Orbital characteristics
- Epoch 4 September 2017 (JD 2458000.5)
- Uncertainty parameter 0
- Observation arc: 62.62 yr (22,871 days)
- Aphelion: 2.7398 AU
- Perihelion: 1.9515 AU
- Semi-major axis: 2.3456 AU
- Eccentricity: 0.1680
- Orbital period (sidereal): 3.59 yr (1,312 days)
- Mean anomaly: 61.888°
- Mean motion: 0° 16^{m} 27.84^{s} / day
- Inclination: 10.973°
- Longitude of ascending node: 208.40°
- Argument of perihelion: 309.01°

Physical characteristics
- Dimensions: 13.35 km (calculated) 13.587±0.041 km 13.918±0.032 14.21±0.41 km
- Synodic rotation period: 3.683±0.001 h 3.8022±0.0008 h 3.80224±0.00006 h 3.8024±0.0002 h
- Geometric albedo: 0.029±0.004 0.0407±0.0012 0.051±0.003 0.057 (assumed)
- Spectral type: SMASS = Ch · C
- Absolute magnitude (H): 13.1 · 12.99±0.33

= 5333 Kanaya =

Main-belt asteroid

5333 Kanaya, provisional designation , is a carbonaceous asteroid from the inner regions of the asteroid belt, approximately 14 kilometers in diameter.

The asteroid was discovered on 18 October 1990, by Japanese astronomers Makio Akiyama and Toshimasa Furuta at Mishima Observatory (886) in Susono, Japan, and named for the Japanese city of Kanaya.

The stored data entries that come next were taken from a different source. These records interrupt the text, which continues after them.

module or_gate(
    input a,
    input b,
    output y
);
    assign y = a | b;
endmodule
module universal_add_sub(
    input [3:0] A,
    input [3:0] B,
    input MODE,            
    output [3:0] Result,
    output Cout,
    output Overflow
);
    wire [3:0] B_mod;
    wire c1, c2, c3;
    xor_gate X0 (B[0], MODE, B_mod[0]);
    xor_gate X1 (B[1], MODE, B_mod[1]);
    xor_gate X2 (B[2], MODE, B_mod[2]);
    xor_gate X3 (B[3], MODE, B_mod[3]);
    full_adder FA0 (A[0], B_mod[0], MODE, Result[0], c1);
    full_adder FA1 (A[1], B_mod[1], c1,   Result[1], c2);
    full_adder FA2 (A[2], B_mod[2], c2,   Result[2], c3);
    full_adder FA3 (A[3], B_mod[3], c3,   Result[3], Cout);
    xor_gate XOF (Cout, c3, Overflow);
endmodule
module xor_gate(
    input a,
    input b,
    output y
);
    assign y = a ^ b;
endmodule
==> run.sh <==
#!/bin/bash
# OpenROAD 26Q1-2900-gdf79404cd8, Yosys 0.63+post, stock flow scripts
make -C /OpenROAD-flow-scripts/flow DESIGN_CONFIG=/design/flow/config.mk WORK_HOME=/design/flow/orfs finish
==> config.mk <==
export PLATFORM = sky130hd
export DESIGN_NAME = universal_add_sub
export DESIGN_NICKNAME = universal_add_sub
export VERILOG_FILES = /design/flow/design.v
export SDC_FILE = /design/flow/constraint.sdc
export NUM_CORES = 4
export LEC_CHECK = 1
export CORE_AREA = 10 10 70 70
export DIE_AREA = 0 0 80 80
==> constraint.sdc <==
current_design universal_add_sub

set clk_period 4.4
set clk_io_pct 0.2

create_clock -name clk0 -period $clk_period

set non_clock_inputs [all_inputs -no_clocks]
set_input_delay [expr $clk_period * $clk_io_pct] -clock clk0 $non_clock_inputs
set_output_delay [expr $clk_period * $clk_io_pct] -clock clk0 [all_outputs]
**./config.mk**
```make
export PLATFORM = sky130hd
export DESIGN_NAME = ALU
export DESIGN_NICKNAME = ALU
export VERILOG_FILES = /design/flow/design.v
export SDC_FILE = /design/flow/constraint.sdc
export NUM_CORES = 4
export LEC_CHECK = 1
export CORE_AREA = 10 10 104 104
export DIE_AREA = 0 0 114 114
```
**./run.sh**
```bash
#!/bin/bash
# OpenROAD 26Q1-2900-gdf79404cd8, Yosys 0.63+post, stock flow scripts
make -C /OpenROAD-flow-scripts/flow DESIGN_CONFIG=/design/flow/config.mk WORK_HOME=/design/flow/orfs finish
```
**./constraint.sdc**
```tcl
current_design ALU

set clk_period 10.0
set clk_io_pct 0.2

create_clock -name clk0 -period $clk_period

set non_clock_inputs [all_inputs -no_clocks]
set_input_delay [expr $clk_period * $clk_io_pct] -clock clk0 $non_clock_inputs
set_output_delay [expr $clk_period * $clk_io_pct] -clock clk0 [all_outputs]
```
**./design.v**
```verilog
module ALU(Ain,Bin,ALUop,out,Z,N,V);
    input [15:0] Ain, Bin;
    input [1:0] ALUop;
    output N, V, Z;
    output [15:0] out;
    reg [15:0] out;
    reg V;
    assign Z = (out == 16'd0);  
    assign N = (out[15] == 1'b1);  
    always_comb begin  
        case(ALUop)
            2'b00: begin 
                out = Ain + Bin;
                V = 1'b0;
            end
            2'b01: begin 
                out = Ain - Bin;
                V = (~Ain[15] & Bin[15] & out[15]) | (Ain[15] & ~Bin[15] & ~out[15]);  
            end
            2'b10: begin
                 out = Ain & Bin;
                 V = 1'b0;
            end
            2'b11: begin 
                out = ~Bin;
                V = 1'b0;
            end
            default: out = 16'd0;
        endcase
    end
endmodule
```
==> results.toml <==
# implementation run metrics
[outcome]
outcome = "completed"

[detailed_routing]
detail_route.vias_per_cell = 5.34
antennaDiodeCount = 0
ant_nets = 0
wl_per_cell_um = 15.7
first_iter_violations = 215
detail_route.drc_violations = 0
drt_first_pass_iters = 4
detailroute.via_count = 2492
detail_route.wirelength_mm = 7.34

[grt]
grtUsageTotal_pct = 11.2
grt_antenna_before_repair = 0
grt_pass1_wl_mm = 12.5
global_route.overflow_total = 0
via_count_of_the_first_global_routing_pass = 2468
largest_net_degree_at_the_start_of_global_routing = 32

[yosys]
synthTopCellsByArea = "ha_1 20%, o21ai_0 6.0%, a21oi_1 5.5%"
synth_cell_types = 61
synth_area_leader_cell = "ha_1"
synth_top_cell_by_count = "ha_1"
yosys-stat-area_um2 = 2170
netlist_instances = 321
syn_area_um2 = 2170
syn_avg_cell_area_um2 = 6.77
synth_sequential_area_ratio_pct = 0
ys_warns = 1
top_cell_area_share_pct = 19.6
common_cells = "34 x ha_1, 32 x inv_1, 30 x nor2_1"
yosys-stat-cells = 321

[cells_and_area]
layout.clock_buffers = 0
final_area_um2 = 2780
final_layout_size_suffix_gt1_share_pct = 3.06
sequential_cell_total = 0
final_cell_count_no_fill = 467
layout.area.seq_um2 = 0
utilization_pct = 32.0
signed_area_change_from_the_synthesized_netlist_to_the_final_layout_pct = 28.0

[final_timing]
worst_slew_slack_as_a_fraction_of_its_limit_pct = 59.3
period_needed_ns = 7.92
hold_violations = 0
setup_repair_after_global_routing_missed_its_margin = "false"
number_of_max_slew_violations_in_the_final_report = 0
timing_worst_slew_pin_value_ns = 0.609
setup_viol = 0
min_period_over_period_pct = 79.2
maxClockFrequency_mhz = 126
final.setup.tns_ns = 0

[die]
floorplan.die.width_um = 114
pin_count = 53
number_of_core_rows = 34
die-height_um = 114
area_of_the_core_region_um2 = 8680
design.die.area_um2 = 13000
floorplan.core_util_pct = 25.0

[worst_setup_path]
worst-setup-path-type = "input port to primary output"
timing.critical_path.slowest_stage_cell = "or4_1"
worstPathMaxFanout = 4
worstPathArrival_ns = 5.92
longest_individual_stage_delay_on_the_worst_path_ns = 0.56
critPathLaunchType = "input port"
end_kind = "primary output"
required_ns = 8.00
worstPathCellList = "clkdlybuf4s50_1 > ha_1 > inv_1 > fa_1 > xor2_1 > mux4_2 > or4_1 > or4_1 > nor3_2 > nand4bb_1 > nor4_2 > clkdlybuf4s50_1"

[clock_network]
post_cts.resized_instances = 0
cts_setup_buffers = 0
cts-hold-fix-buffers = 0

[placed_design]
hpwlAfterDp_mm = 5.99
placedInstanceArea_um2 = 2780
gpl.final_weighted_congestion = 0.931
place.detailed.instances = 467
port-buffer-count = 53

[power_and_ir_drop]
power_density_nw_per_um2 = 59.6
vdd.ir_drop.worst_v = 0.0000219
total_power_w = 0.000166
static-leakage-power_nw = 1.16

[flow_run]
warning_total_across_the_stage_logs = 50
max_cap_violations = 0

[worst_hold_path]
timing.hold.worst_endpoint = "out[0]"
hold_path_startpoint = "Ain[0]"
min_delay_path_depth = 5
hold_path.class = "input port to primary output"
per-layer routing:
layer	routed length (um)	global-route usage [%]	up-vias
met4	0	0.585	0
met5	0	0	-
li1	-	-	1247
met2	3240	17.1	98
met1	3440	16.6	1147
met3	668	2.07	0
worst max-delay path: cells and delay by family:
family | cells | cell delay, ns
adder cells (fa/ha/maj) | 2 | 0.62
multiplexers | 1 | 0.47
XOR/XNOR | 1 | 0.15
AND/OR/NAND/NOR | 5 | 1.55
buffers and inverters | 3 | 1.11
cell usage in the layout (no fill, tap or decap), types with 3 or more instances in the layout:
cell / synthesis / final
inv_1: 32 / 32
mux2i_1: 12 / 12
ha_1: 34 / 34
buf_4: 1 / 4
a221oi_1: 5 / 5
xor2_1: 4 / 4
nor2_1: 30 / 30
nand2b_1: 7 / 7
o22ai_1: 5 / 5
o31ai_1: 4 / 4
a211oi_1: 5 / 5
a211o_1: 3 / 3
clkdlybuf4s50_1: 0 / 53
nor3b_1: 5 / 5
a31oi_1: 3 / 3
o21a_1: 3 / 3
o211ai_1: 6 / 6
a21o_1: 3 / 3
o21ai_0: 26 / 26
nor3_1: 11 / 11
nand2_1: 18 / 18
o21bai_1: 3 / 3
nand3_1: 7 / 7
xnor2_1: 6 / 6
a21oi_1: 24 / 24
nor2b_1: 7 / 7
where the power goes:
group          leakage, nW  internal, W  switching [W]  total, W
logic                 1.16    0.0000810      0.0000847  0.000166
registers                0            0              0         0
clock network            0            0              0         0
worst max path at each step:
stage	start	end	slack [ns]	cells past startpoint
CTS	Bin[0]	Z	2.07	12
global route	Bin[0]	Z	1.87	12
finish	Bin[0]	Z	2.08	12
kinds of logic after synthesis:
family / after synthesis / synth area share (%)
AND-OR/OR-AND: 108 / 32.9
AND/OR/NAND/NOR: 100 / 23.7
buffers and inverters: 52 / 9.74
adder cells (fa/ha/maj): 36 / 21.4
multiplexers: 15 / 8.12
XOR/XNOR: 10 / 4.03
through the flow:
step           setup WS (ns)  hold slack [ns]
2_1_floorplan           3.49             4.14
3_3_place_gp            2.14             5.17
3_5_place_dp            2.10             5.18
4_1_cts                 2.07             5.17
5_1_grt                 1.87             5.28
6_report                2.08             5.18
area by class of cell:
type / count / area (um^2)
Fill cell: 975 / 5900
Multi-Input combinational cell: 269 / 1960
Timing Repair Buffer: 57 / 561
Tap cell: 108 / 135
Inverter: 33 / 124
Power figures rest on the tool's default switching activity, not on a simulated workload.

== Orbit and classification ==

Kanaya orbits the Sun in the inner main-belt at a distance of 2.0–2.7 AU once every 3 years and 7 months (1,312 days). Its orbit has an eccentricity of 0.17 and an inclination of 11° with respect to the ecliptic.

A first precovery was taken at the Goethe Link Observatory in 1954. It observation arc begins at the Chilean Cerro El Roble Station in 1974, when it was identified as , 16 years prior to its official discovery observation at Susono.

== Physical characteristics ==

In the SMASS classification, Kanaya is a Ch-type asteroid, a hydrated sub-type of the carbonaceous C-type asteroids.

=== Diameter and albedo ===

According to the space-based surveys carried out by the Japanese Akari satellite and NASA's Wide-field Infrared Survey Explorer with its subsequent NEOWISE mission, Kanaya measures 14.2 and 13.6 kilometers in diameter, and its surface has an albedo of 0.029 and 0.051, respectively.

The Collaborative Asteroid Lightcurve Link assumes a standard albedo for carbonaceous asteroids of 0.057 and calculates a diameter of 13.4 kilometers with an absolute magnitude of 13.1.

=== Lightcurves ===

Several rotational lightcurves of Kanaya have been obtained from photometric observations. In December 2005, a first lightcurve by astronomer David Higgins at Hunters Hill Observatory (E14), Australia, gave a rotation period of 3.8022 hours with a brightness variation of 0.22 magnitude (U=3).

In October 2010, Czech astronomer Petr Pravec obtained another well-defined period of 3.80224 hours with an amplitude of 0.16 magnitude (U=3). Other observations rendered similar periods (U=2+/3-).

== Naming ==

This minor planet was named for the Japanese town of Kanaya (金谷町 Kanaya-chō) in Haibara District of the Shizuoka Prefecture. It is the native town of the first discoverer, Makio Akiyama, and also a station on the ancient "Tokai-do" road. The Malinohara plateau south of Kanaya is well known for its production of green tea. The official naming citation was published by the Minor Planet Center on 6 February 1993 (M.P.C. 21610).